** How to complete this task **
Nothing outside the range is wanted. Repeat exactly the lines below from the one with "conv_cks_q: 2" through the one with "and reset values".

[Start of Attachment]

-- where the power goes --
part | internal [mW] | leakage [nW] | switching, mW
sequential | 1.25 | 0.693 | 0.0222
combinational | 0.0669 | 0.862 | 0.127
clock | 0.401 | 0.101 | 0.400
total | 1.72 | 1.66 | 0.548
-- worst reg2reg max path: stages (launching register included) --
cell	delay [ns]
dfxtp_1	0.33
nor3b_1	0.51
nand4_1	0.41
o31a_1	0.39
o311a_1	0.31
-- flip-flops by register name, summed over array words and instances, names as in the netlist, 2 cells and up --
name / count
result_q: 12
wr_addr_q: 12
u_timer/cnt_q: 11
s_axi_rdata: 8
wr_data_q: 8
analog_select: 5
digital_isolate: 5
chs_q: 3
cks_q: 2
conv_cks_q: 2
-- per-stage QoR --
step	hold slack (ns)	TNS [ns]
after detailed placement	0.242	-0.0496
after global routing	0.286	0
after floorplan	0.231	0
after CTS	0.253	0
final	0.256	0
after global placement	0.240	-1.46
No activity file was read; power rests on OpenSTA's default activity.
[src/pkg/isl_defs.svh]
// constants for the switch and lamp controller
`ifndef ISL_DEFS_SVH
`define ISL_DEFS_SVH

// ***************************************************************
// clock and timing
// ***************************************************************
`define ISL_CLK_HZ 40000000
`define ISL_TICK_MS 50
`define ISL_TICK_CYC (`ISL_TICK_MS * (`ISL_CLK_HZ / 1000))
`define ISL_DEBOUNCE_MS 10
`define ISL_DEBOUNCE_CYC (`ISL_DEBOUNCE_MS * (`ISL_CLK_HZ / 1000))
`define ISL_STRETCH_MS 50
`define ISL_STRETCH_CYC (`ISL_STRETCH_MS * (`ISL_CLK_HZ / 1000))
`define ISL_HALF_SEC_MS 500
`define ISL_ONE_SEC_MS 1000
`define ISL_FATAL_PERIOD_MS 2500
`define ISL_FATAL_FLASH_MS 100
`define ISL_REBIND_HOLD_MS 2000
`define ISL_HALF_SEC_TICKS 8'(`ISL_HALF_SEC_MS / `ISL_TICK_MS)
`define ISL_ONE_SEC_TICKS 8'(`ISL_ONE_SEC_MS / `ISL_TICK_MS)
`define ISL_FATAL_PERIOD_TICKS 8'(`ISL_FATAL_PERIOD_MS / `ISL_TICK_MS)
`define ISL_FATAL_FLASH_TICKS 8'(`ISL_FATAL_FLASH_MS / `ISL_TICK_MS)
`define ISL_REBIND_TICKS 8'(`ISL_REBIND_HOLD_MS / `ISL_TICK_MS)
`define ISL_PATTERN_TICKS 8'hC8

// ***************************************************************
// switch bank layout and reset values
// ***************************************************************
`define ISL_ADDR_LSB 0
`define ISL_ADDR_MSB 3
`define ISL_BIND_LSB 4
`define ISL_BIND_MSB 6
`define ISL_SWITCH_RST 8'h08

// ***************************************************************
// register map
// ***************************************************************
`define ISL_CTRL_OFS 12'h000
`define ISL_RELAY_OFS 12'h004
`define ISL_STATUS_OFS 12'h008
`define ISL_CTRL_LAMP_TEST 0
`define ISL_CTRL_RST 32'h0000_0000
`define ISL_RELAY_RST 16'h0000

`endif

[src/pkg/isl_pkg.sv]
// types for the switch and lamp controller
package isl_pkg;

  typedef enum logic [1:0] {
    ISL_BLINK_ON,
    ISL_BLINK_OFF,
    ISL_PAUSE
  } isl_seq_t;

  typedef enum logic [1:0] {
    ISL_NET_OFF,
    ISL_NET_RED,
    ISL_NET_GREEN,
    ISL_NET_ORANGE
  } isl_net_t;

endpackage

[src/core/isl_debounce.sv]
// debounce filter for a group of switch inputs
`timescale 1ns/1ps
module isl_debounce #(
  parameter int unsigned WIDTH = 1,
  parameter int unsigned CYC = 400000,
  parameter logic [WIDTH-1:0] RST_VAL = '0
) (
  input wire logic clk,
  input wire logic rst_n,
  input wire logic [WIDTH-1:0] raw,
  output logic [WIDTH-1:0] stable
);

  logic [31:0] cnt_q;
  logic [WIDTH-1:0] stable_q;
  wire differ = (raw != stable_q);
  wire settled = (cnt_q >= 32'(CYC - 1));

  // accept raw once it has differed from the stable value for the whole window
  always_ff @(posedge clk) begin
    if (!rst_n) begin
      cnt_q <= 32'h0000_0000;
      stable_q <= RST_VAL;
    end else if (!differ) begin
      cnt_q <= 32'h0000_0000;
    end else if (settled) begin
      cnt_q <= 32'h0000_0000;
      stable_q <= raw;
    end else begin
      cnt_q <= cnt_q + 32'h0000_0001;
    end
  end

  assign stable = stable_q;

endmodule
$ cat src/rtl/fdm_pkg.sv
package fdm_pkg;
	// error flag positions in the error word
	localparam int ERR_W = 6;
	localparam int ERR_DISCONNECT_BIT = 0;
	localparam int ERR_OVERTEMP_BIT = 1;
	localparam int ERR_SHORT_BIT = 2;
	localparam int ERR_FLASH_BIT = 3;
	localparam int ERR_TIMER_BIT = 4;
	localparam int ERR_RECOVERY_BIT = 5;
	localparam logic [5:0] ERR_RESET = 6'h00;
	// host-timer period selector codes
	localparam logic [1:0] PERIOD_125MS = 2'h0;
	localparam logic [1:0] PERIOD_500MS = 2'h1;
	localparam logic [1:0] PERIOD_2S = 2'h2;
	localparam logic [1:0] PERIOD_4S = 2'h3;
	localparam logic [1:0] PERIOD_RESET = PERIOD_2S;
	// timing
	localparam longint CLK_HZ = 200000000;
	localparam longint STUCK_NS = 62500;
	localparam longint CLK_PERIOD_NS = 1000000000 / CLK_HZ;
	localparam longint STUCK_CYCLES = (STUCK_NS + CLK_PERIOD_NS - 1) / CLK_PERIOD_NS;
	localparam longint PERIOD_125MS_MS = 125;
	localparam longint PERIOD_500MS_MS = 500;
	localparam longint PERIOD_2S_MS = 2000;
	localparam longint PERIOD_4S_MS = 4000;
	localparam longint CYC_PER_MS = CLK_HZ / 1000;
	localparam longint CYC_125MS = PERIOD_125MS_MS * CYC_PER_MS;
	localparam longint CYC_500MS = PERIOD_500MS_MS * CYC_PER_MS;
	localparam longint CYC_2S = PERIOD_2S_MS * CYC_PER_MS;
	localparam longint CYC_4S = PERIOD_4S_MS * CYC_PER_MS;
	// status pin routing select
	localparam logic STATUS_SEL_A = 1'b0;
	localparam logic STATUS_SEL_RESET = STATUS_SEL_A;
endpackage

$ cat src/rtl/fdm_monitor.sv
`timescale 1ns/1ps
module fdm_monitor #(
	parameter int CHANNELS = 4,
	parameter longint STUCK_LIMIT = fdm_pkg::STUCK_CYCLES,
	parameter longint TIMER_125MS = fdm_pkg::CYC_125MS,
	parameter longint TIMER_500MS = fdm_pkg::CYC_500MS,
	parameter longint TIMER_2S = fdm_pkg::CYC_2S,
	parameter longint TIMER_4S = fdm_pkg::CYC_4S
) (
	input wire logic clk_sys_in,
	input wire logic resetn_in,
	// configuration command strobe with enable bits
	input wire logic config_write_in,
	input wire logic disconnect_detect_enable_in,
	input wire logic overtemp_detect_enable_in,
	input wire logic output_short_detect_enable_in,
	input wire logic flash_check_enable_in,
	input wire logic host_timer_enable_in,
	// tool-time settings
	input wire logic [1:0] timer_period_sel_in,
	input wire logic standby_on_second_overflow_in,
	// amplifier mode command
	input wire logic amplifier_mode_command_in,
	input wire logic amp_power_up_in,
	input wire logic class_d_select_in,
	// analog sensors
	input wire logic speaker_absent_in,
	input wire logic overtemp_reached_in,
	input wire logic short_sensed_in,
	input wire logic pwm_out_in,
	// flash events, one bit per channel
	input wire logic [CHANNELS-1:0] flash_data_error_in,
	input wire logic [CHANNELS-1:0] flash_range_error_in,
	// host commands
	input wire logic error_clear_command_in,
	input wire logic host_timer_clear_command_in,
	input wire logic status_output_select_command_in,
	input wire logic status_select_in,
	input wire logic recovery_counter_error_in,
	output logic [fdm_pkg::ERR_W-1:0] error_flags_out,
	output logic speaker_out_off_out,
	output logic amp_active_out,
	output logic [CHANNELS-1:0] channel_stop_out,
	output logic command_standby_out,
	output logic status_pin_a_out,
	output logic status_pin_b_out
);
	import fdm_pkg::*;

	// elaboration-time limits: the stuck counter is 16 bits, the timer 32 bits
	if (CHANNELS < 1 || CHANNELS > 16)
	begin : g_chk_channels
		$error("fdm_monitor: channel count out of range");
	end

	if (STUCK_LIMIT < 1 || STUCK_LIMIT > 64'sh000000000000FFFF)
	begin : g_chk_stuck
		$error("fdm_monitor: stuck limit does not fit its counter");
	end

	// overflow compares against limit minus one, so one cycle cannot work
	if (TIMER_125MS < 2 || TIMER_500MS < 2 || TIMER_2S < 2 || TIMER_4S < 2)
	begin : g_chk_period_low
		$error("fdm_monitor: host timer period too short");
	end

	if (TIMER_125MS > 64'sh00000000FFFFFFFF || TIMER_500MS > 64'sh00000000FFFFFFFF
		|| TIMER_2S > 64'sh00000000FFFFFFFF || TIMER_4S > 64'sh00000000FFFFFFFF)
	begin : g_chk_period_high
		$error("fdm_monitor: host timer period does not fit its counter");
	end

	logic en_disconnect;
	logic en_overtemp;
	logic en_short;
	logic en_flash;
	logic timer_running;
	logic [1:0] period_sel;
	logic standby_opt;
	logic amp_active;
	logic [ERR_W-1:0] flags;
	logic [ERR_W-1:0] next_flags;
	logic [ERR_W-1:0] set_ev;
	logic [ERR_W-1:0] clr_ev;
	logic [15:0] stuck_cnt;
	logic [31:0] timer_cnt;
	logic [31:0] timer_limit;
	logic overflow_seen;
	logic timer_cleared;
	logic status_sel;
	logic disconnect_pulse;
	logic stuck_hit;
	logic timer_ovf;
	logic standby_move;
	logic [CHANNELS-1:0] flash_hit;

	function automatic logic [31:0] period_cycles(input logic [1:0] sel);
		unique case (sel)
			PERIOD_125MS: period_cycles = 32'(TIMER_125MS);
			PERIOD_500MS: period_cycles = 32'(TIMER_500MS);
			PERIOD_2S: period_cycles = 32'(TIMER_2S);
			PERIOD_4S: period_cycles = 32'(TIMER_4S);
		endcase
	endfunction

	// per-channel flash fault; range faults count even with checking disabled
	function automatic logic [CHANNELS-1:0] flash_hits(input logic enable,
		input logic [CHANNELS-1:0] data_err, input logic [CHANNELS-1:0] range_err);
		flash_hits = ({CHANNELS{enable}} & data_err) | range_err;
	endfunction

	// a status pin lights while any flag is up and that pin is selected
	function automatic logic pin_lit(input logic [ERR_W-1:0] err, input logic sel,
		input logic pin);
		pin_lit = (|err) && (sel == pin);
	endfunction

	// configuration; standby move drops the detection enables but not the host timer or status select
	always_ff @(posedge clk_sys_in or negedge resetn_in)
	begin
		if (!resetn_in)
		begin
			en_disconnect <= 1'b0;
			en_overtemp <= 1'b0;
			en_short <= 1'b0;
			en_flash <= 1'b0;
			period_sel <= PERIOD_RESET;
			standby_opt <= 1'b0;
		end
		else if (standby_move)
		begin
			en_disconnect <= 1'b0;
			en_overtemp <= 1'b0;
			en_short <= 1'b0;
			en_flash <= 1'b0;
		end
		else if (config_write_in)
		begin
			en_disconnect <= disconnect_detect_enable_in;
			en_overtemp <= overtemp_detect_enable_in;
			en_short <= output_short_detect_enable_in;
			en_flash <= flash_check_enable_in;
			period_sel <= timer_period_sel_in;
			standby_opt <= standby_on_second_overflow_in;
		end
	end

	always_ff @(posedge clk_sys_in or negedge resetn_in)
	begin
		if (!resetn_in)
			amp_active <= 1'b0;
		else if (amplifier_mode_command_in)
			amp_active <= amp_power_up_in;
	end

	// check only on the power-up command edge
	assign disconnect_pulse = en_disconnect && amplifier_mode_command_in && amp_power_up_in
		&& !amp_active && speaker_absent_in;

	always_ff @(posedge clk_sys_in or negedge resetn_in)
	begin
		if (!resetn_in)
			stuck_cnt <= 16'h0000;
		else if (!(en_short && amp_active && class_d_select_in && pwm_out_in))
			stuck_cnt <= 16'h0000;
		else if (!stuck_hit)
			stuck_cnt <= stuck_cnt + 16'h0001;
	end
	assign stuck_hit = stuck_cnt >= 16'(STUCK_LIMIT);

	// once started, only reset stops the host timer
	always_ff @(posedge clk_sys_in or negedge resetn_in)
	begin
		if (!resetn_in)
			timer_running <= 1'b0;
		else if (config_write_in && host_timer_enable_in)
			timer_running <= 1'b1;
	end

	assign timer_limit = period_cycles(period_sel);
	// a clear on the last count wins: the host was still in time
	assign timer_ovf = timer_running && (timer_cnt == timer_limit - 32'h00000001)
		&& !host_timer_clear_command_in;
	// second overflow since the last timer clear
	assign standby_move = timer_ovf && overflow_seen && standby_opt;

	always_ff @(posedge clk_sys_in or negedge resetn_in)
	begin
		if (!resetn_in)
			timer_cnt <= 32'h00000000;
		else if (!timer_running || host_timer_clear_command_in || timer_ovf)
			timer_cnt <= 32'h00000000;
		else
			timer_cnt <= timer_cnt + 32'h00000001;
	end

	// overflow history and timer-clear gating of the timer error flag
	always_ff @(posedge clk_sys_in or negedge resetn_in)
	begin
		if (!resetn_in)
			overflow_seen <= 1'b0;
		else if (host_timer_clear_command_in)
			overflow_seen <= 1'b0;
		else if (timer_ovf)
			overflow_seen <= 1'b1;
	end

	always_ff @(posedge clk_sys_in or negedge resetn_in)
	begin
		if (!resetn_in)
			timer_cleared <= 1'b0;
		else if (host_timer_clear_command_in)
			timer_cleared <= 1'b1;
		else if (timer_ovf || error_clear_command_in)
			timer_cleared <= 1'b0;
	end

	assign flash_hit = flash_hits(en_flash, flash_data_error_in, flash_range_error_in);

	// event sources per flag
	always_comb
	begin
		set_ev = ERR_RESET;
		set_ev[ERR_DISCONNECT_BIT] = disconnect_pulse;
		set_ev[ERR_OVERTEMP_BIT] = en_overtemp && overtemp_reached_in;
		set_ev[ERR_SHORT_BIT] = (en_short && amp_active && short_sensed_in) || stuck_hit;
		set_ev[ERR_FLASH_BIT] = |flash_hit;
		set_ev[ERR_TIMER_BIT] = timer_ovf && !overflow_seen;
		set_ev[ERR_RECOVERY_BIT] = recovery_counter_error_in;
		clr_ev = {ERR_W{error_clear_command_in}};
		clr_ev[ERR_TIMER_BIT] = error_clear_command_in && timer_cleared;
	end

	// sticky, set beats clear; standby keeps flags
	assign next_flags = (flags & ~clr_ev) | set_ev;

	always_ff @(posedge clk_sys_in or negedge resetn_in)
	begin
		if (!resetn_in)
			flags <= ERR_RESET;
		else
			flags <= next_flags;
	end

	// status pin selection survives standby move
	always_ff @(posedge clk_sys_in or negedge resetn_in)
	begin
		if (!resetn_in)
			status_sel <= STATUS_SEL_RESET;
		else if (status_output_select_command_in)
			status_sel <= status_select_in;
	end

	// flags readable from the edge that stores them
	always_ff @(posedge clk_sys_in or negedge resetn_in)
	begin
		if (!resetn_in)
			error_flags_out <= ERR_RESET;
		else
			error_flags_out <= next_flags;
	end

	// both outputs off together while short flag set
	always_ff @(posedge clk_sys_in or negedge resetn_in)
	begin
		if (!resetn_in)
			speaker_out_off_out <= 1'b0;
		else
			speaker_out_off_out <= next_flags[ERR_SHORT_BIT];
	end

	// amplifier state, one cycle behind the internal copy
	always_ff @(posedge clk_sys_in or negedge resetn_in)
	begin
		if (!resetn_in)
			amp_active_out <= 1'b0;
		else
			amp_active_out <= amp_active;
	end

	for (genvar ch = 0; ch < CHANNELS; ch++)
	begin : g_stop
		always_ff @(posedge clk_sys_in or negedge resetn_in)
		begin
			if (!resetn_in)
				channel_stop_out[ch] <= 1'b0;
			else
				channel_stop_out[ch] <= flash_hit[ch];
		end
	end

	always_ff @(posedge clk_sys_in or negedge resetn_in)
	begin
		if (!resetn_in)
			command_standby_out <= 1'b0;
		else
			command_standby_out <= standby_move;
	end

	// route any error to the selected pin
	always_ff @(posedge clk_sys_in or negedge resetn_in)
	begin
		if (!resetn_in)
		begin
			status_pin_a_out <= 1'b0;
			status_pin_b_out <= 1'b0;
		end
		else
		begin
			status_pin_a_out <= pin_lit(next_flags, status_sel, STATUS_SEL_A);
			status_pin_b_out <= pin_lit(next_flags, status_sel, ~STATUS_SEL_A);
		end
	end
endmodule

$ cat config.mk
export PLATFORM = sky130hd
export DESIGN_NAME = fdm_monitor
export DESIGN_NICKNAME = d
export VERILOG_FILES = /design/src/rtl/fdm_pkg.sv /design/src/rtl/fdm_monitor.sv
export SDC_FILE = /design/constraint.sdc
export NUM_CORES = 1
export LEC_CHECK = 0
export BUFFER_PORTS_ARGS = -buffer_cell sky130_fd_sc_hd__buf_4
export CAP_MARGIN = 20
export CORE_MARGIN = 4
export CORE_UTILIZATION = 52
export CTS_CLUSTER_DIAMETER = 100
export DETAILED_ROUTE_END_ITERATION = 12
export GPL_ROUTABILITY_DRIVEN = 0
export PLACE_DENSITY = 0.74
export SKIP_LAST_GASP = 1
export SLEW_MARGIN = 20
export SYNTH_ARGS = -nofsm -noshare
export SYNTH_HDL_FRONTEND = slang
export SYNTH_SLANG_ARGS = --single-unit
$ cat constraint.sdc
create_clock -name clk_sys_in -period 2.7 [get_ports clk_sys_in]
set_input_delay 0.135 -clock clk_sys_in [delete_from_list [all_inputs] [get_ports clk_sys_in]]
set_output_delay 0.135 -clock clk_sys_in [all_outputs]
set_load 0.005 [all_outputs]
==> results.toml <==
[timing]
fin_crit_sh = 0.9998
period_minus_slack_ps = 2699
tightest_slew_ps = 893.0
rsz0062_at_grt = "yes"
setup-tns-final_ps = 0
fin_worst_skew_ps = 10.60
hold_viol = 0
maxSlewViolCount = 0
max_clock_freq_ghz = 0.3704
holdWs_ps = 13.32
timing.slew.headroom = 0.4046
setup_viol = 0

[worst_setup_path]
crit_arrival_ps = 2930
r2r_cells = 11
crit_required_ps = 2930
critPathKind = "reg -> reg"
cp_max_fo = 15
cp-start-kind = "flip-flop"
endpoint_kind = "flip-flop"

[detailed_routing]
viasPerCell = 5.667
vias = 3100
drtIter0Drc = 201
wl_per_cell_um = 15.33
drc = 0
routed_wl_mm = 8.385
ant_nets = 0
drtPass1Iterations = 5

[clock_tree]
insertion_delay_ps = 350
htreeDepth = 3
cts.reportedPaths.clkPinSlew_ps = 80
cts_sinks = 74
cts_inserted_buffers = 9
ctsLongestPathBuffers = 2
cts_tree = "done"
root_buffer = "clkbuf_8"

[synthesis]
synth.avg_cell_area_um2 = 9.986
synth.distinct_cells = 56
synth.area.top_cells = "dfrtp_1, xor2_1, nor2_1, ha_1, nand2_1"
synth_edf_count = 0
netlist_instances = 377
synth_top_cell_area_share = 0.4852
ys_seq_area_frac = 0.4922
synthTopCellsByCount = "dfrtp_1, nor2_1, nand2_1, xor2_1, nand3_1"
syn_nets = 418
yosysWarnings = 0
yosysTopAreaCell = "dfrtp_1"
synth.ff_latch_count = 74
async_flop_share = 1.000
synth_ff_type = "dfrtp_1"
syn_area_um2 = 3765
yosys.cell_count.top_type = "dfrtp_1"

[grt]
grt_max_degree = 75
grt_remaining_overflow = 0
antenna_found_initial = 0
grt_use_total = 0.1962
grt_pass1_vias = 2906
grt_pass1_wl_mm = 13.48

[floorplanning]
die_h_um = 93.09
dieArea_um2 = 8666
die_x_um = 93.09
start_util = 0.5451
core-area_um2 = 6907
row_count = 30
ios = 46

[flow_run]
maxCapViolations = 0

[worst_hold_path]
hp-class = "in -> reg"
hold_depth = 2

[outcome]
status = "finished clean"

[power_and_ir_drop]
power.leakage_nw = 2.118
p_per_area_nw_per_um2 = 519.9
vdd_drop_max_v = 0.0003109

[layout]
layout.cells.non_filler = 547
fin_nets = 487
antenna_cells = 0
drive_gt1_frac = 0.2395
syn2layout_area_growth_pct = 26.12
finalInstanceArea_um2 = 4748
fillCellCount = 526

[placement]
io_buffers = 45
dpl_cell_area_um2 = 4284
hpwl_mm = 5.554
place_inst = 518
-- layer usage --
metal  up-vias  GRT usage  part of all wire
met1      1514     0.2614              0.46
li1       1473          -                 -
met2       103     0.3149              0.47
met3        10    0.04344             0.062
met4         0    0.07204             0.014
met5         -          0                 0
-- layout by cell type (no fill, tap or decap), types with 4 or more instances in the layout --
cell type	netlist	routed
nand4_1	12	12
a21o_1	7	7
a31o_2	5	5
mux2_2	4	4
nor2b_1	5	5
nor3_1	5	5
nand3_1	18	18
and4_1	5	5
and3_1	8	8
xnor2_1	12	12
clkbuf_8	0	9
dlygate4sd3_1	0	9
xor2_1	22	22
nor2_1	47	47
or3_1	7	6
inv_1	11	9
buf_4	1	60
nand2_1	30	30
mux2i_1	5	5
o21ai_0	12	12
and2_1	6	6
ha_1	10	7
dfrtp_1	73	72
a21oi_1	14	13
-- registers in the layout, indices dropped and copies added (netlist names), 2 cells and up --
signal	count
timer_cnt	32
period_sel	2
error_flags_out	6
channel_stop_out	4
stuck_cnt	16
-- through the flow --
step	setup WS, ps	utilization	total power, mW
final	0.5103	0.6875	2.469
after global routing	-84.04	0.6875	2.579
after CTS	-17.53	0.6701	2.464
after global placement	23.39	0.6203	1.394
after detailed placement	-60.41	0.6203	1.399
after floorplan	130.1	-	1.281
-- worst max-delay path, cell delays in order, from the launching register on --
cell	delay, ps
dfrtp_2	470
inv_2	140
ha_4	160
buf_4	100
buf_4	100
o21bai_1	130
o21ai_0	140
or4b_4	510
buf_4	170
o31ai_4	370
clkbuf_16	250
a21oi_1	50
-- power breakdown --
part | switching (mW) | total, mW | internal (mW)
Combinational | 0.115 | 0.248 | 0.133
Sequential | 0.0258 | 1.17 | 1.14
Clock | 0.429 | 1.05 | 0.623
Total | 0.571 | 2.47 | 1.90
-- worst paths after layout --
check                      slack [ps]              startpoint             endpoint
max                               0.5           period_sel[0]        timer_cnt[25]
min                                10  flash_data_error_in[0]  channel_stop_out[0]
max reg2reg                       0.5           period_sel[0]        timer_cnt[25]
min reg2reg                       440              status_sel     status_pin_a_out
max in group asynchronous        1600               resetn_in        period_sel[0]
min in group asynchronous         470               resetn_in       amp_active_out
-- cell families (layout without fill, tap and decap cells) --
kind of cell,Yosys count,in the layout,synth area share
XOR/XNOR,34,34,0.07909
flip-flops,74,74,0.4922
AO/OA/AOI/OAI,60,60,0.1127
adder cells (fa/ha/maj),10,10,0.03323
multiplexers,9,9,0.02526
AND/OR/NAND/NOR,166,166,0.2313
buffers and inverters,24,98,0.02626
-- area by class of cell --
class                   instances  area, um^2  share of cell area
flip-flops and latches         74        1854              0.3905
clock inverters                 7       125.1             0.02635
repair buffers                 71       585.6              0.1233
multi-input cells             279        1896              0.3992
clock buffers                   9       123.9             0.02609
inverters                      11       43.79            0.009223
well taps                      96       120.1             0.02530
-- repair_timing --
| action | in CTS | in global routing |
|---|---|---|
| setup buffers | 2 | 1 |
| cloned | 0 | 1 |
| hold buffers | 8 | 1 |
| hold endpoints to repair | 80 | 1 |
| resized for setup | 0 | 18 |
| pin swaps | 1 | 5 |
| setup endpoints to repair | 4 | 44 |
No activity file was read; power rests on OpenSTA's default activity.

[End of Attachment]

** The completed task **
conv_cks_q: 2
-- per-stage QoR --
step	hold slack (ns)	TNS [ns]
after detailed placement	0.242	-0.0496
after global routing	0.286	0
after floorplan	0.231	0
after CTS	0.253	0
final	0.256	0
after global placement	0.240	-1.46
No activity file was read; power rests on OpenSTA's default activity.
[src/pkg/isl_defs.svh]
// constants for the switch and lamp controller
`ifndef ISL_DEFS_SVH
`define ISL_DEFS_SVH

// ***************************************************************
// clock and timing
// ***************************************************************
`define ISL_CLK_HZ 40000000
`define ISL_TICK_MS 50
`define ISL_TICK_CYC (`ISL_TICK_MS * (`ISL_CLK_HZ / 1000))
`define ISL_DEBOUNCE_MS 10
`define ISL_DEBOUNCE_CYC (`ISL_DEBOUNCE_MS * (`ISL_CLK_HZ / 1000))
`define ISL_STRETCH_MS 50
`define ISL_STRETCH_CYC (`ISL_STRETCH_MS * (`ISL_CLK_HZ / 1000))
`define ISL_HALF_SEC_MS 500
`define ISL_ONE_SEC_MS 1000
`define ISL_FATAL_PERIOD_MS 2500
`define ISL_FATAL_FLASH_MS 100
`define ISL_REBIND_HOLD_MS 2000
`define ISL_HALF_SEC_TICKS 8'(`ISL_HALF_SEC_MS / `ISL_TICK_MS)
`define ISL_ONE_SEC_TICKS 8'(`ISL_ONE_SEC_MS / `ISL_TICK_MS)
`define ISL_FATAL_PERIOD_TICKS 8'(`ISL_FATAL_PERIOD_MS / `ISL_TICK_MS)
`define ISL_FATAL_FLASH_TICKS 8'(`ISL_FATAL_FLASH_MS / `ISL_TICK_MS)
`define ISL_REBIND_TICKS 8'(`ISL_REBIND_HOLD_MS / `ISL_TICK_MS)
`define ISL_PATTERN_TICKS 8'hC8

// ***************************************************************
// switch bank layout and reset values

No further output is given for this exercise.